The proposal includes the city’s vision for the harbour, which Ritchie said would be to continue to operate it as a mixed-use port “very similar to the way the port has been run for many years now.”
Negotiations, he said, will provide the city with a clear picture of the risks associated with owning the harbour and the costs to maintain it.
But he said it’s important to keep in mind that entering this stage of the divestiture process does not guarantee that Owen Sound will, in the end, assume ownership of the harbour.
“We’re now entering into negotiations to see if there can be terms and conditions under which we would receive it,” Ritchie said.
“But we’re still a long way from the City of Owen Sound receiving the port. There’s a lot of considerations. Council has to understand the risks and can they be mitigated?
“We want to see this process through to conclusion – whether that conclusion is Owen Sound receiving the port or the City of Owen Sound deciding that it’s not in the citizen’s best interest to receive it.”
Owen Sound began lobbying the federal government in 2001 to pay for dredging the harbour to assist commercial shipping activities. The government’s position has been that dredging must be linked with divestiture.
Transport Canada has engaged in divestiture talks before with local parties.
It did so with the city in 2007 and with Parrish & Heimbecker, owner of the Owen Sound grain elevators, in 2013. Both discussions ended without an agreement.
Transport Canada launched a new program in 2015 for selling and divesting many of its ports. The Owen Sound harbour was one of 50 listed as available under the Ports Asset Transfer Program.
The local port, the agency says, includes a 1,241-metre west harbour wall and 1,143-m east harbour wall.
City council voted in early 2016 to notify Transport Canada that the city does not want to buy the harbour, but is interested in participating in divestiture talks.
A few months later, the city signed a disclosure of information agreement with Transport Canada, which allowed the city to begin the divestiture phase of the Ports Asset Transfer Program.

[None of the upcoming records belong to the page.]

File: src/rtl/upsample_2x2.sv
// 2x2 nearest-neighbour upsampler: each input row is emitted twice per pixel on
// a first output row (straight from input) and replayed from a line buffer on the second.
module upsample_2x2 #(
  parameter int DATA_WIDTH = 8,
  parameter int ROW_LEN    = 16
) (
  input  logic                  clk,
  input  logic                  rst,
  input  logic [DATA_WIDTH-1:0] in_data,
  input  logic                  in_valid,
  output logic                  in_ready,
  output logic [DATA_WIDTH-1:0] out_data,
  output logic                  out_valid,
  input  logic                  out_ready,
  output logic                  out_eol
);
  localparam int CW = (ROW_LEN > 1) ? $clog2(ROW_LEN) : 1;
  localparam logic [CW-1:0] LAST = CW'(ROW_LEN - 1);

  typedef enum logic { LOAD = 1'b0, REPLAY = 1'b1 } state_t;

  state_t                r_state, w_state_nxt;
  logic [CW-1:0]         r_col, w_col_nxt, w_col_inc, w_col_w;
  logic                  r_rep, w_rep_nxt;
  logic                  r_out_valid, w_out_valid_nxt;
  logic [DATA_WIDTH-1:0] r_out_data, w_out_data_nxt;
  logic [DATA_WIDTH-1:0] r_buf [ROW_LEN];
  logic                  w_last, w_in_acc, w_out_acc;

  assign w_last    = (r_col == LAST);
  assign w_col_inc = r_col + CW'(1);
  assign in_ready  = (r_state == LOAD) &&
                     (!r_out_valid || (out_ready && r_rep && !w_last));
  assign w_in_acc  = in_valid && in_ready;
  assign w_out_acc = r_out_valid && out_ready;
  // While a pixel is showing, a new one is only taken alongside the column advance.
  assign w_col_w   = r_out_valid ? w_col_inc : r_col;

  assign out_data  = r_out_data;
  assign out_valid = r_out_valid;
  assign out_eol   = r_out_valid && r_rep && w_last;

  always_comb begin
    w_state_nxt     = r_state;
    w_col_nxt       = r_col;
    w_rep_nxt       = r_rep;
    w_out_valid_nxt = r_out_valid;
    w_out_data_nxt  = r_out_data;
    case (r_state)
      LOAD: begin
        if (w_out_acc && !r_rep) begin
          w_rep_nxt = 1'b1;
        end else if (w_out_acc) begin
          w_rep_nxt = 1'b0;
          if (w_last) begin
            w_state_nxt     = REPLAY;
            w_col_nxt       = '0;
            w_out_data_nxt  = r_buf[0];
            w_out_valid_nxt = 1'b1;
          end else begin
            w_col_nxt       = w_col_inc;
            w_out_valid_nxt = w_in_acc;
            if (w_in_acc) w_out_data_nxt = in_data;
          end
        end else if (w_in_acc) begin
          w_out_valid_nxt = 1'b1;
          w_out_data_nxt  = in_data;
          w_rep_nxt       = 1'b0;
        end
      end
      REPLAY: begin
        if (w_out_acc && !r_rep) begin
          w_rep_nxt = 1'b1;
        end else if (w_out_acc) begin
          w_rep_nxt = 1'b0;
          if (w_last) begin
            w_state_nxt     = LOAD;
            w_col_nxt       = '0;
            w_out_valid_nxt = 1'b0;
          end else begin
            w_col_nxt      = w_col_inc;
            w_out_data_nxt = r_buf[w_col_inc];
          end
        end
      end
      default: w_state_nxt = LOAD;
    endcase
  end

  always_ff @(posedge clk) begin
    if (rst) begin
      r_state     <= LOAD;
      r_col       <= '0;
      r_rep       <= 1'b0;
      r_out_valid <= 1'b0;
      r_out_data  <= '0;
    end else begin
      r_state     <= w_state_nxt;
      r_col       <= w_col_nxt;
      r_rep       <= w_rep_nxt;
      r_out_valid <= w_out_valid_nxt;
      r_out_data  <= w_out_data_nxt;
    end
  end

  // Line buffer is never reset; every entry is rewritten before it is replayed.
  always_ff @(posedge clk) begin
    if (w_in_acc) r_buf[w_col_w] <= in_data;
  end
endmodule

Council directed city officials this summer to sign an agreement with Transport Canada that would see the agency covering 100 per cent of the costs, up to $117,475, for the city to obtain a more detailed examination of the harbour by environmental engineers from Oakville-based Pollutech Group as well as an eco-toxicity study by Trent University.
Ritchie, at the time, said the analyses would provide the city with updated information on whether or not the harbour can be dredged in an environmentally friendly manner, along with the cost to dredge the port and any potential impacts of dredging on the local ecosystem.
Transport Canada published a “public notice” in Thursday’s Sun Times that says the federal agency will begin negotiations to transfer the Owen Sound Port Facility to the Corporation of the City of Owen Sound.
“The negotiation process for the potential transfer of the Owen Sound Public Port Facility involves sharing data related to this facility and addressing specific terms and conditions for the transfer of the port that must be agreed upon by both parties,” Transport Canada spokeswoman Julie Leroux said in an e-mailed response to a reporter’s questions Thursday.